I'll be honest. I don't care what it's name is, or if it is a religious ceremony or not. Why should I? What does that do for me?
However, the government didn't create kids for me, my wife and I did that. We don't need the government to have kids, but we do need to govern our household as a part of raising our children. What I do need is for the government to recognize and support that.
Children are raised in all sorts of households. And you know who I admire for having a tough job? I admire foster parents. They get credentials every year and they get checked on even more regularly than that. If that isn't enough, they have to deal with the most jaded kids who have nothing to lose, and often know how to game the legal system better than you do. Foster parents are care-takers of the state's responsibility, and its not easy. There the state did give them the children, and takes direct responsibility for them. All because their real parents didn't take responsibility for them.

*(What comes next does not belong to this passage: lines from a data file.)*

--- config.mk ---
export PLATFORM = sky130hd
export DESIGN_NAME = compare_and_pwm_unit
export DESIGN_NICKNAME = d
export VERILOG_FILES = /design/src/hw/ccp_pkg.sv /design/src/hw/compare_and_pwm_unit.sv
export VERILOG_INCLUDE_DIRS = /design/src /design/src/hw
export SDC_FILE = /design/constraint.sdc
export NUM_CORES = 1
export LEC_CHECK = 0
export ABC_AREA = 0
export BUFFER_PORTS_ARGS = -buffer_cell sky130_fd_sc_hd__buf_2
export CORE_MARGIN = 8
export CORE_UTILIZATION = 54
export CTS_BUF_LIST = sky130_fd_sc_hd__clkbuf_4 sky130_fd_sc_hd__clkbuf_8
export CTS_CLUSTER_DIAMETER = 30
export DETAILED_ROUTE_END_ITERATION = 6
export PLACE_DENSITY = 0.79
export SYNTH_ARGS = -nofsm -noshare
export SYNTH_HDL_FRONTEND = slang
export SYNTH_SLANG_ARGS = --single-unit
--- constraint.sdc ---
create_clock -name pclk -period 2.15 [get_ports pclk]
set_input_delay 0.1075 -clock pclk [delete_from_list [all_inputs] [get_ports pclk]]
set_output_delay 0.1075 -clock pclk [all_outputs]
set_load 0.1 [all_outputs]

I'm not against civil unions or foster parents. Both are needed. But I tell you if everything is a civil union, just two adults who can take care of a child just as well as any other two adults, all parenting will be more like foster parenting. Its the subtle change from parenting to just fostering what the government has to take responsibility for. Not because the state is grabbing it from the parents, but because the parents are leaving that up to the state to take care of.

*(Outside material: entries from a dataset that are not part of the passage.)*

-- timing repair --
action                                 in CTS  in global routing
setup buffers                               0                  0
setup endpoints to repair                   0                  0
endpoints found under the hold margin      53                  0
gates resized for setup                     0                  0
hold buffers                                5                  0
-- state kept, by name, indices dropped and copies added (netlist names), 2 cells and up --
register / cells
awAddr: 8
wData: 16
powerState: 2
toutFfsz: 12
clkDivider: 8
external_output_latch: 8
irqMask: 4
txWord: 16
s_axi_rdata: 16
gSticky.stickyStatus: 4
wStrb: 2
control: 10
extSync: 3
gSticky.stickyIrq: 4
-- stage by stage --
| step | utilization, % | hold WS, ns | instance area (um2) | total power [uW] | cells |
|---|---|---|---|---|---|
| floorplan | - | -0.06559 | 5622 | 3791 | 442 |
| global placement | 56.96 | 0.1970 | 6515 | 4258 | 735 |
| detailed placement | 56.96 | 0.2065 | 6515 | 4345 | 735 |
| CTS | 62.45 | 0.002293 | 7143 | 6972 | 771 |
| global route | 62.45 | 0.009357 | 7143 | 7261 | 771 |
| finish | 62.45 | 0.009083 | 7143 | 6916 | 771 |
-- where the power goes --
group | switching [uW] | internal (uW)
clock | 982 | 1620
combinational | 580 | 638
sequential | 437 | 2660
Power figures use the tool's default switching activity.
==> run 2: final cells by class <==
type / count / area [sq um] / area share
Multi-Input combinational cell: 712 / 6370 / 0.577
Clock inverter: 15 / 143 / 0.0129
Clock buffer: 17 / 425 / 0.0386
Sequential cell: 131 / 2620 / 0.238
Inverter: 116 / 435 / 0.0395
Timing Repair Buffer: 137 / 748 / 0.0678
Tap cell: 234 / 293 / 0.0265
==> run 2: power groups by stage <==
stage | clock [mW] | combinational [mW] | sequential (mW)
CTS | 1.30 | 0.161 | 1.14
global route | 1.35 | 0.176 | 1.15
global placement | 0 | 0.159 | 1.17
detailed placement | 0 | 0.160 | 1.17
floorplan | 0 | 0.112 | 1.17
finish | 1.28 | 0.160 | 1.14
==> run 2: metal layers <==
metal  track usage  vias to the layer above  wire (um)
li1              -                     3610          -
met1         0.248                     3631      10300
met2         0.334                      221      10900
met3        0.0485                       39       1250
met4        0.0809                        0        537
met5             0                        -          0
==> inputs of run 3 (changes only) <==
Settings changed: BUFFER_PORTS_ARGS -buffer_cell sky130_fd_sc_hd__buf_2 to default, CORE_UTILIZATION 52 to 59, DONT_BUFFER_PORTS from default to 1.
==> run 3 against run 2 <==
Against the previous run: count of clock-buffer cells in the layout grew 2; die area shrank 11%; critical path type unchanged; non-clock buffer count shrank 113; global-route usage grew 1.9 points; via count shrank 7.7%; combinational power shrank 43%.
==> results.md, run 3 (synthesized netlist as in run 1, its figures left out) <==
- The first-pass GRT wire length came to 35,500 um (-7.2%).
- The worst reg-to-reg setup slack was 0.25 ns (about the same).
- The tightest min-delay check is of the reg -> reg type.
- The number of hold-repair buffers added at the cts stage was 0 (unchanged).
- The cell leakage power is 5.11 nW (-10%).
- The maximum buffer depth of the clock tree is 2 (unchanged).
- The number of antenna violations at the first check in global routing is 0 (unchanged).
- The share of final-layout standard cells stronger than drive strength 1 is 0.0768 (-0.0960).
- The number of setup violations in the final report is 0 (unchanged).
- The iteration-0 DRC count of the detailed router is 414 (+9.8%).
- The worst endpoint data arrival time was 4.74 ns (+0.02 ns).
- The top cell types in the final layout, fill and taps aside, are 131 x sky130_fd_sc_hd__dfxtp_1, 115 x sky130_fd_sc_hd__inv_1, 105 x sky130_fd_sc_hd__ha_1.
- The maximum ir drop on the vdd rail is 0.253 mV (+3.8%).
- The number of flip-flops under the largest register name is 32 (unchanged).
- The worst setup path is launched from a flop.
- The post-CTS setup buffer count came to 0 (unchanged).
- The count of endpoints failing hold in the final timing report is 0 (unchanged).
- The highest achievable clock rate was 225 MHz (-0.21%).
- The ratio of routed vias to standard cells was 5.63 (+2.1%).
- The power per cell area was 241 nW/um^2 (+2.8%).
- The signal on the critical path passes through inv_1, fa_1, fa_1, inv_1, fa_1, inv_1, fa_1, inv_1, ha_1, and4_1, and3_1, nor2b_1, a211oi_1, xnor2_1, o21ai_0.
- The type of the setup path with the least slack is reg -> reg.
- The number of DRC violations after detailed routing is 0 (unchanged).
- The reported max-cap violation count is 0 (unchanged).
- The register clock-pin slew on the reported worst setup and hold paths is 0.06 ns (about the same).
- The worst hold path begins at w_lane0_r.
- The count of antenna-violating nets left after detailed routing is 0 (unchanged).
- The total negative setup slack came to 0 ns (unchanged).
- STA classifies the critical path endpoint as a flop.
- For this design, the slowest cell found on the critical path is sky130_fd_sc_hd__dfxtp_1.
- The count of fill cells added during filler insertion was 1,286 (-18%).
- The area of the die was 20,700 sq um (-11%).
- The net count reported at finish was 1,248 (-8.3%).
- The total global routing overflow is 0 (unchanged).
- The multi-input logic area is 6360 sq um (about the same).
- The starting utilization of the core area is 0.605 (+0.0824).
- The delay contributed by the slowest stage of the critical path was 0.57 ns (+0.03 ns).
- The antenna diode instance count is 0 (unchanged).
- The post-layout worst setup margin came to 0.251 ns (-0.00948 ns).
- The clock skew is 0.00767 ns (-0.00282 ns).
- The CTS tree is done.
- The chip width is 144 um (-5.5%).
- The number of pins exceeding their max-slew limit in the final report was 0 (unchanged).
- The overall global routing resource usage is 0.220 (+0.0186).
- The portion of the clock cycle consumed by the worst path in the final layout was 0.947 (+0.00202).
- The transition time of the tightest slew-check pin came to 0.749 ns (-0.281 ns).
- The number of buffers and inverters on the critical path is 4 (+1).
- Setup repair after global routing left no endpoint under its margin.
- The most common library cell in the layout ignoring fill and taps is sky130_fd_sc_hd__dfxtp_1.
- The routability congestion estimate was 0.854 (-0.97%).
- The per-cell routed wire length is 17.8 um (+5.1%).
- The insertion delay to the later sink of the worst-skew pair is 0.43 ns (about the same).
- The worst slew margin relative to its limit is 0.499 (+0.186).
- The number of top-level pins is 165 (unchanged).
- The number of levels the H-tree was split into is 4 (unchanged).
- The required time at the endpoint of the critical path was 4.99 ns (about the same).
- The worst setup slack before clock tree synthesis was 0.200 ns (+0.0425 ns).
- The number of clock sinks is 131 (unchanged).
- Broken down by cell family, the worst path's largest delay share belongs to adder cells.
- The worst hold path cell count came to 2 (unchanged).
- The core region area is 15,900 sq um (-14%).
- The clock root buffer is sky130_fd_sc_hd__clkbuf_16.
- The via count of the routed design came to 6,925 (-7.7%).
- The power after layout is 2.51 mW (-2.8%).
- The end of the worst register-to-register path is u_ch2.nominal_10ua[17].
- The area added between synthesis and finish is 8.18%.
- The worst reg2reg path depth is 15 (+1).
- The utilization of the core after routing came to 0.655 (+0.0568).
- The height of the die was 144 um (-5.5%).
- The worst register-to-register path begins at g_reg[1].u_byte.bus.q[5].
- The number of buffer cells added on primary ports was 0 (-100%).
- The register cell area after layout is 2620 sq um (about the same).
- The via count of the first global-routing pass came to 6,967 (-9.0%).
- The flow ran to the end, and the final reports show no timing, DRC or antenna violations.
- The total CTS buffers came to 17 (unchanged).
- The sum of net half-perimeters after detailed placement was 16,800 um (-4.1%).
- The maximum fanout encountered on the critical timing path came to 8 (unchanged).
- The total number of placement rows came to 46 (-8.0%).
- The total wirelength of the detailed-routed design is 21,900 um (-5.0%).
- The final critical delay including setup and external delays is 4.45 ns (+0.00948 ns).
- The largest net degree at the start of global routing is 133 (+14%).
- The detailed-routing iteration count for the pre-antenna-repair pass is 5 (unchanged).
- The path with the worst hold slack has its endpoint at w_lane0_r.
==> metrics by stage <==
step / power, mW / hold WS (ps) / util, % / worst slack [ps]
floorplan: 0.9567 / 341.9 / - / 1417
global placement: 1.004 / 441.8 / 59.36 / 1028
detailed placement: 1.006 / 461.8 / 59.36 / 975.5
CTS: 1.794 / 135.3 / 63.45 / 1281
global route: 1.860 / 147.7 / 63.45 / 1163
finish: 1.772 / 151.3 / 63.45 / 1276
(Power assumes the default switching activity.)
## src/iop_defines.svh

```systemverilog
// Offsets, reset values and timing counts for the I/O port block
// Assumes inclusion by bare name from design files
`ifndef IOP_DEFINES_SVH
`define IOP_DEFINES_SVH
`define IOP_OFF_L_DATA 12'h000
`define IOP_OFF_L_CFG 12'h004
`define IOP_OFF_L_PIN 12'h008
`define IOP_OFF_G_DATA 12'h00C
`define IOP_OFF_G_CFG 12'h010
`define IOP_OFF_G_PIN 12'h014
`define IOP_OFF_D_DATA 12'h018
`define IOP_OFF_I_PIN 12'h01C
`define IOP_OFF_CTRL 12'h020
`define IOP_OFF_STATUS 12'h024
`define IOP_RST_PORT 8'h00
`define IOP_RST_D 4'hF
`define IOP_G_INPUT_ONLY 8'hC0
`define IOP_HALT_BIT 7
`define IOP_CLK_DIV 10
`define IOP_RESP_OKAY 2'b00
`define IOP_RESP_SLVERR 2'b10
`endif

```

## src/iop_pkg.sv

```systemverilog
// Types shared by the I/O port block
// Assumes nothing of its surroundings
package iop_pkg;
    typedef enum logic [1:0] {
        IOP_RUN = 2'b00,
        IOP_HALT = 2'b01,
        IOP_WAKE = 2'b11
    } iop_mode_e;
    typedef logic [7:0] iop_byte_t;
endpackage : iop_pkg

```

## src/iop_ports.sv

```systemverilog
// Top of the I/O port block: L, G, D and I ports behind an AXI4-Lite slave
// Assumes pins synchronous to clk_in; board resolves pin levels from enables
// Notes on behaviour
// - The L port has eight pins each with its own data and config bit.
// - Config/data 00 is floating input, 01 pulled-up input, 10 drives low, 11 drives high.
// - Each eight-bit port has a data, a config and a pin-read location.
// - The G port has bidirectional bits 0 to 5 and input-only bits 6 and 7.
// - G bits 0 to 5 use the same config and data encoding as the L port.
// - Writing one to config bits 6 or 7 of G has no effect; those pins stay inputs.
// - Config bits 6 and 7 of G always read zero.
// - Setting G data bit 7 puts the device into halt.
// - The G bit 7 pin is a normal input and also the continue input that ends halt.
// - G alternates: bit 0 interrupt in, 3 timer, 4 serial out, 5 serial clock, 6 serial in; the block has no serial out, so bit 4 stays plain.
// - G bits 1 and 2 are plain general-purpose pins only.
// - With the crystal option G bit 7 is the oscillator output, else input and restart.
// - The four-bit D output port is driven all high while reset is low.
// - The four-bit I input port is readable high-impedance inputs.
// - The instruction cycle is the input clock divided by ten.
//
// The register addresses and the AXI4-Lite slave port are this design's own decisions.
`timescale 1ns/1ps
`default_nettype none
`include "iop_defines.svh"
module iop_ports
    import iop_pkg::*;
#(
    parameter int DIV = `IOP_CLK_DIV,
    parameter bit CRYSTAL_OPT = 1'b0
) (
    input wire logic clk_in,
    input wire logic nrst_in,
    input wire logic [11:0] s_axi_awaddr_in,
    input wire logic s_axi_awvalid_in,
    output logic s_axi_awready_out,
    input wire logic [31:0] s_axi_wdata_in,
    input wire logic [3:0] s_axi_wstrb_in,
    input wire logic s_axi_wvalid_in,
    output logic s_axi_wready_out,
    output logic [1:0] s_axi_bresp_out,
    output logic s_axi_bvalid_out,
    input wire logic s_axi_bready_in,
    input wire logic [11:0] s_axi_araddr_in,
    input wire logic s_axi_arvalid_in,
    output logic s_axi_arready_out,
    output logic [31:0] s_axi_rdata_out,
    output logic [1:0] s_axi_rresp_out,
    output logic s_axi_rvalid_out,
    input wire logic s_axi_rready_in,
    input wire logic [7:0] l_pin_in,
    output logic [7:0] l_pin_out,
    output logic [7:0] l_pin_oe_n_out,
    output logic [7:0] l_pull_up_out,
    input wire logic [7:0] g_pin_in,
    output logic [5:0] g_pin_out,
    output logic [5:0] g_pin_oe_n_out,
    output logic [5:0] g_pull_up_out,
    output logic [3:0] d_port_out,
    input wire logic [3:0] i_port_in,
    input wire logic osc_in,
    output logic oscillator_output_out,
    output logic external_interrupt_out,
    output logic timer_io_in_out,
    output logic serial_in_out,
    output logic serial_clock_in_out,
    output logic halt_out,
    output logic instr_tick_out
);
    iop_byte_t l_data_reg, l_cfg_reg, g_data_reg, g_cfg_reg;
    logic [3:0] d_reg;
    iop_mode_e mode_reg, mode_next;
    logic [3:0] div_reg;
    logic tick_reg;
    logic aw_full_reg, w_full_reg;
    logic [11:0] aw_addr_reg;
    logic [31:0] w_data_reg;
    logic [3:0] w_strb_reg;
    logic bvalid_reg, rvalid_reg;
    logic [1:0] bresp_reg, rresp_reg;
    logic [31:0] rdata_reg;
    logic [7:0] l_level, g_level_raw;
    logic [7:0] g_level;
    logic [7:0] g_in_reg;
    logic [3:0] i_reg;
    logic [7:0] g_oe_full, g_pin_full, g_pull_full;

    function automatic logic [31:0] byte_word(input logic [7:0] b);
        byte_word = {24'h0000_00, b};
    endfunction : byte_word

    // Write channel capture, either order
    wire do_write = aw_full_reg && w_full_reg && !bvalid_reg;
    wire aw_take = s_axi_awvalid_in && !aw_full_reg;
    wire w_take = s_axi_wvalid_in && !w_full_reg;
    wire wr_l_data = do_write && aw_addr_reg == `IOP_OFF_L_DATA && w_strb_reg[0];
    wire wr_l_cfg = do_write && aw_addr_reg == `IOP_OFF_L_CFG && w_strb_reg[0];
    wire wr_g_data = do_write && aw_addr_reg == `IOP_OFF_G_DATA && w_strb_reg[0];
    wire wr_g_cfg = do_write && aw_addr_reg == `IOP_OFF_G_CFG && w_strb_reg[0];
    wire wr_d = do_write && aw_addr_reg == `IOP_OFF_D_DATA && w_strb_reg[0];
    wire wr_hit = aw_addr_reg == `IOP_OFF_L_DATA || aw_addr_reg == `IOP_OFF_L_CFG ||
                  aw_addr_reg == `IOP_OFF_G_DATA || aw_addr_reg == `IOP_OFF_G_CFG ||
                  aw_addr_reg == `IOP_OFF_D_DATA;
    wire [7:0] wbyte = w_data_reg[7:0];
    wire [7:0] g_cfg_masked = wbyte & ~`IOP_G_INPUT_ONLY;
    wire halt_set = wr_g_data && wbyte[`IOP_HALT_BIT];
    wire wake_pin = CRYSTAL_OPT ? 1'b0 : g_level[7];

    // Read decode
    wire rd_take = s_axi_arvalid_in && !rvalid_reg;
    wire [11:0] ra = s_axi_araddr_in;
    wire rd_hit = ra == `IOP_OFF_L_DATA || ra == `IOP_OFF_L_CFG || ra == `IOP_OFF_L_PIN ||
                  ra == `IOP_OFF_G_DATA || ra == `IOP_OFF_G_CFG || ra == `IOP_OFF_G_PIN ||
                  ra == `IOP_OFF_D_DATA || ra == `IOP_OFF_I_PIN || ra == `IOP_OFF_CTRL ||
                  ra == `IOP_OFF_STATUS;
    wire [31:0] rd_mux =
        ra == `IOP_OFF_L_DATA ? byte_word(l_data_reg) :
        ra == `IOP_OFF_L_CFG ? byte_word(l_cfg_reg) :
        ra == `IOP_OFF_L_PIN ? byte_word(l_level) :
        ra == `IOP_OFF_G_DATA ? byte_word(g_data_reg) :
        ra == `IOP_OFF_G_CFG ? byte_word(g_cfg_reg & ~`IOP_G_INPUT_ONLY) :
        ra == `IOP_OFF_G_PIN ? byte_word(g_level) :
        ra == `IOP_OFF_D_DATA ? {28'h000_0000, d_reg} :
        ra == `IOP_OFF_I_PIN ? {28'h000_0000, i_reg} :
        ra == `IOP_OFF_CTRL ? {31'h0000_0000, CRYSTAL_OPT} :
        ra == `IOP_OFF_STATUS ? {30'h0000_0000, mode_reg} : 32'h0000_0000;

    // Input-only G bits never drive
    assign g_level = {g_in_reg[7:6], g_level_raw[5:0]};

    iop_pin_cell #(.WIDTH(8)) u_l_cells (
        .clk_in(clk_in),
        .nrst_in(nrst_in),
        .cfg_in(l_cfg_reg),
        .data_in(l_data_reg),
        .pin_in(l_pin_in),
        .pin_out(l_pin_out),
        .pin_oe_n_out(l_pin_oe_n_out),
        .pull_up_out(l_pull_up_out),
        .level_out(l_level)
    );
    iop_pin_cell #(.WIDTH(8)) u_g_cells (
        .clk_in(clk_in),
        .nrst_in(nrst_in),
        .cfg_in(g_cfg_reg & ~`IOP_G_INPUT_ONLY),
        .data_in(g_data_reg),
        .pin_in(g_pin_in),
        .pin_out(g_pin_full),
        .pin_oe_n_out(g_oe_full),
        .pull_up_out(g_pull_full),
        .level_out(g_level_raw)
    );
    assign g_pin_out = g_pin_full[5:0];
    assign g_pin_oe_n_out = g_oe_full[5:0];
    assign g_pull_up_out = g_pull_full[5:0];

    // Halt mode sequencing
    always_comb begin
        mode_next = mode_reg;
        case (mode_reg)
            IOP_RUN: if (halt_set) mode_next = IOP_HALT;
            IOP_HALT: if (wake_pin) mode_next = IOP_WAKE;
            IOP_WAKE: mode_next = IOP_RUN;
            default: mode_next = IOP_RUN;
        endcase
    end

    // Port registers
    always_ff @(posedge clk_in) begin
        if (!nrst_in) begin
            l_data_reg <= `IOP_RST_PORT;
            l_cfg_reg <= `IOP_RST_PORT;
            g_data_reg <= `IOP_RST_PORT;
            g_cfg_reg <= `IOP_RST_PORT;
            d_reg <= `IOP_RST_D;
            mode_reg <= IOP_RUN;
        end else begin
            if (wr_l_data) l_data_reg <= wbyte;
            if (wr_l_cfg) l_cfg_reg <= wbyte;
            if (wr_g_cfg) g_cfg_reg <= g_cfg_masked;
            if (wr_g_data) g_data_reg <= wbyte;
            else if (mode_reg == IOP_WAKE) g_data_reg[`IOP_HALT_BIT] <= 1'b0;
            if (wr_d) d_reg <= wbyte[3:0];
            mode_reg <= mode_next;
        end
    end

    // Input sampling and alternate functions
    always_ff @(posedge clk_in) begin
        if (!nrst_in) begin
            g_in_reg <= 8'h00;
            i_reg <= 4'h0;
            d_port_out <= `IOP_RST_D;
            external_interrupt_out <= 1'b0;
            timer_io_in_out <= 1'b0;
            serial_in_out <= 1'b0;
            serial_clock_in_out <= 1'b0;
            oscillator_output_out <= 1'b0;
            halt_out <= 1'b0;
        end else begin
            g_in_reg <= g_pin_in;
            i_reg <= i_port_in;
            d_port_out <= d_reg;
            external_interrupt_out <= g_level[0];
            timer_io_in_out <= g_level[3];
            serial_clock_in_out <= g_level[5];
            serial_in_out <= g_level[6];
            oscillator_output_out <= CRYSTAL_OPT ? ~osc_in : 1'b0;
            halt_out <= mode_next == IOP_HALT;
        end
    end

    // Instruction cycle divider, stopped in halt
    always_ff @(posedge clk_in) begin
        if (!nrst_in) begin
            div_reg <= 4'h0;
            tick_reg <= 1'b0;
        end else if (mode_next == IOP_HALT) begin
            tick_reg <= 1'b0;
        end else begin
            tick_reg <= div_reg == 4'(DIV - 1);
            div_reg <= div_reg == 4'(DIV - 1) ? 4'h0 : div_reg + 4'h1;
        end
    end
    assign instr_tick_out = tick_reg;

    // AXI4-Lite write side
    always_ff @(posedge clk_in) begin
        if (!nrst_in) begin
            aw_full_reg <= 1'b0;
            w_full_reg <= 1'b0;
            aw_addr_reg <= 12'h000;
            w_data_reg <= 32'h0000_0000;
            w_strb_reg <= 4'h0;
            bvalid_reg <= 1'b0;
            bresp_reg <= `IOP_RESP_OKAY;
        end else begin
            if (aw_take) begin
                aw_full_reg <= 1'b1;
                aw_addr_reg <= {s_axi_awaddr_in[11:2], 2'b00};
            end
            if (w_take) begin
                w_full_reg <= 1'b1;
                w_data_reg <= s_axi_wdata_in;
                w_strb_reg <= s_axi_wstrb_in;
            end
            if (do_write) begin
                aw_full_reg <= 1'b0;
                w_full_reg <= 1'b0;
                bvalid_reg <= 1'b1;
                bresp_reg <= wr_hit ? `IOP_RESP_OKAY : `IOP_RESP_SLVERR;
            end else if (bvalid_reg && s_axi_bready_in) begin
                bvalid_reg <= 1'b0;
            end
        end
    end

    // AXI4-Lite read side
    always_ff @(posedge clk_in) begin
        if (!nrst_in) begin
            rvalid_reg <= 1'b0;
            rdata_reg <= 32'h0000_0000;
            rresp_reg <= `IOP_RESP_OKAY;
        end else if (rd_take) begin
            rvalid_reg <= 1'b1;
            rdata_reg <= rd_mux;
            rresp_reg <= rd_hit ? `IOP_RESP_OKAY : `IOP_RESP_SLVERR;
        end else if (rvalid_reg && s_axi_rready_in) begin
            rvalid_reg <= 1'b0;
        end
    end

    assign s_axi_awready_out = !aw_full_reg;
    assign s_axi_wready_out = !w_full_reg;
    assign s_axi_bvalid_out = bvalid_reg;
    assign s_axi_bresp_out = bresp_reg;
    assign s_axi_arready_out = !rvalid_reg;
    assign s_axi_rvalid_out = rvalid_reg;
    assign s_axi_rdata_out = rdata_reg;
    assign s_axi_rresp_out = rresp_reg;
endmodule : iop_ports
`default_nettype wire

```

## src/iop_pin_cell.sv

```systemverilog
// One bidirectional port pin cell: config and data decode to drive and pull
// Assumes pin levels are synchronous to clk_in
`timescale 1ns/1ps
`default_nettype none
module iop_pin_cell #(
    parameter int WIDTH = 8
) (
    input wire logic clk_in,
    input wire logic nrst_in,
    input wire logic [WIDTH-1:0] cfg_in,
    input wire logic [WIDTH-1:0] data_in,
    input wire logic [WIDTH-1:0] pin_in,
    output logic [WIDTH-1:0] pin_out,
    output logic [WIDTH-1:0] pin_oe_n_out,
    output logic [WIDTH-1:0] pull_up_out,
    output logic [WIDTH-1:0] level_out
);
    logic [WIDTH-1:0] oe_n_next;
    logic [WIDTH-1:0] pull_next;
    // Config selects push-pull, data picks level or pull-up
    assign oe_n_next = ~cfg_in;
    assign pull_next = ~cfg_in & data_in;
    always_ff @(posedge clk_in) begin
        if (!nrst_in) begin
            pin_out <= '0;
            pin_oe_n_out <= '1;
            pull_up_out <= '0;
            level_out <= '0;
        end else begin
            pin_out <= data_in;
            pin_oe_n_out <= oe_n_next;
            pull_up_out <= pull_next;
            level_out <= pin_in;
        end
    end
endmodule : iop_pin_cell
`default_nettype wire

```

Do you know who's between those extremes? Divorced parents. They have to raise their children in a constant power struggle with the state and the ex-spouse. Ultimately when they fight, the state decides what will happen. I don't admire them as much as foster parents, at least the foster parents are trying to be part of the solution. I just see the divorced parents as part of the problem (though I do know many situations where it really is just one of those parents who is the real problem).
For all of our laughing at short celebrity marriages, lets be honest ... they might as well have been a civil union. If that is all people think their marriage is what happens between the adults, that's what people do. They simply look after themselves.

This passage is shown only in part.